*** Opening Entries provided ***
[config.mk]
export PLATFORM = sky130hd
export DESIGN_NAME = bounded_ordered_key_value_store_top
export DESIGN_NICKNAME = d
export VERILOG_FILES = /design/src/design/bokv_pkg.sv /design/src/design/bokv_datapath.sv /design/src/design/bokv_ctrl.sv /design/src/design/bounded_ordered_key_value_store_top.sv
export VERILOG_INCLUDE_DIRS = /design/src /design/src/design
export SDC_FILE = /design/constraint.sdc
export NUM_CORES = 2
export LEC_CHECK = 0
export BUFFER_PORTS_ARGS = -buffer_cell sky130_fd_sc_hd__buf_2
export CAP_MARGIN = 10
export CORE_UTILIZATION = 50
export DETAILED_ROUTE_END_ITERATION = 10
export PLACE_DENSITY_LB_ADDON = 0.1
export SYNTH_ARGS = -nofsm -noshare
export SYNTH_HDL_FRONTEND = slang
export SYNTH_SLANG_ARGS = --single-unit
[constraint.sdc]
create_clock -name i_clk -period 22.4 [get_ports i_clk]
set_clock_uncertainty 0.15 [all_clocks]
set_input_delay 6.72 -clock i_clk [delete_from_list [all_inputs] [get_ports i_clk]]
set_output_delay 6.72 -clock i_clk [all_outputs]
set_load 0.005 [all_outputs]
*** Closing Entries provided ***
*** Opening Entries provided ***
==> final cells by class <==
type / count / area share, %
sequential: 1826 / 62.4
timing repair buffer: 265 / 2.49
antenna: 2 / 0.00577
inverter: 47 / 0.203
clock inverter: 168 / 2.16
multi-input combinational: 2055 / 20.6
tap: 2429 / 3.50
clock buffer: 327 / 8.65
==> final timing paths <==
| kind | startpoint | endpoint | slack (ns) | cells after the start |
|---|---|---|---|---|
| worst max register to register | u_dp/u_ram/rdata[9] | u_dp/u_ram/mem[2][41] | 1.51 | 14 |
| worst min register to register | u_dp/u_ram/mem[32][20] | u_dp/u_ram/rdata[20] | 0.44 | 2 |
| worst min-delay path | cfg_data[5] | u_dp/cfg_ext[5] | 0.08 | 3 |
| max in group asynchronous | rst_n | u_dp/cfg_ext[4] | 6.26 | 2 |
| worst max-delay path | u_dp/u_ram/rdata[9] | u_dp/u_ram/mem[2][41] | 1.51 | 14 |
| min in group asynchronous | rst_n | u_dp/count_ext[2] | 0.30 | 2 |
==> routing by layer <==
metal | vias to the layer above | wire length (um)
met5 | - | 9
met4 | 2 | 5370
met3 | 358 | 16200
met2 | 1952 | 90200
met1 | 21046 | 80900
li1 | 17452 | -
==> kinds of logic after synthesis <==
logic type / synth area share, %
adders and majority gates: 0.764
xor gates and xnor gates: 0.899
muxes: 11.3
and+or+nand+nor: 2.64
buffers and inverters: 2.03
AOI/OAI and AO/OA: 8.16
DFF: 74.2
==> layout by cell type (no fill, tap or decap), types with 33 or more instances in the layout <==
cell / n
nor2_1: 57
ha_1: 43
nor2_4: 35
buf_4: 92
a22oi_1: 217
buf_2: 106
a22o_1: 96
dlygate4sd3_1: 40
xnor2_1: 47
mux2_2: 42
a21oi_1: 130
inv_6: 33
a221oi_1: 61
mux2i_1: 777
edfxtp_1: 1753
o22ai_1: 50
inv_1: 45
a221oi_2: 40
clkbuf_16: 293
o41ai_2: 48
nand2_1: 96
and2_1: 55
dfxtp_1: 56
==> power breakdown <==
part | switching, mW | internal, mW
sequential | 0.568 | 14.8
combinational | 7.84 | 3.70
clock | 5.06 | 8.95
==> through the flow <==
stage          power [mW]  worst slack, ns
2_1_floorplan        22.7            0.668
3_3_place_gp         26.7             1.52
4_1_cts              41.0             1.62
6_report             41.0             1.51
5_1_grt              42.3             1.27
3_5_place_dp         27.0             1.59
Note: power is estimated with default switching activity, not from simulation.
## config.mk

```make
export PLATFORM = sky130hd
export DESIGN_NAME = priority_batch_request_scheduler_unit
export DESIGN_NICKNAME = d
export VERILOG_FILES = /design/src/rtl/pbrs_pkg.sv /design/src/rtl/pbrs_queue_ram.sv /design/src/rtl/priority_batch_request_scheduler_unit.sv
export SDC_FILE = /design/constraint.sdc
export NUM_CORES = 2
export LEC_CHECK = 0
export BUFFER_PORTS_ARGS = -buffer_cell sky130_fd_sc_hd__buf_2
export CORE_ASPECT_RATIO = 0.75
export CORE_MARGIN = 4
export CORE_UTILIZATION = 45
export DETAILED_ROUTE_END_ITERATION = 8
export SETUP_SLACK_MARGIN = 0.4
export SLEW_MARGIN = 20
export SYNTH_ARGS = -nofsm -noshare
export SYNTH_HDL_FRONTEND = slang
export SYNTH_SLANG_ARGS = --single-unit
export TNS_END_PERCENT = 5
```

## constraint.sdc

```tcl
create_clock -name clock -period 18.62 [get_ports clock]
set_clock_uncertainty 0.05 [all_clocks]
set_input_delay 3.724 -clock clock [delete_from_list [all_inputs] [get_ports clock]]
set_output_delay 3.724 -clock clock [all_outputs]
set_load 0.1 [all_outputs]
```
*** Closing Entries provided ***
__Exercise description__: Search the entries for the word "after" and show every line that has it.

__Your solution__:
| kind | startpoint | endpoint | slack (ns) | cells after the start |
==> kinds of logic after synthesis <==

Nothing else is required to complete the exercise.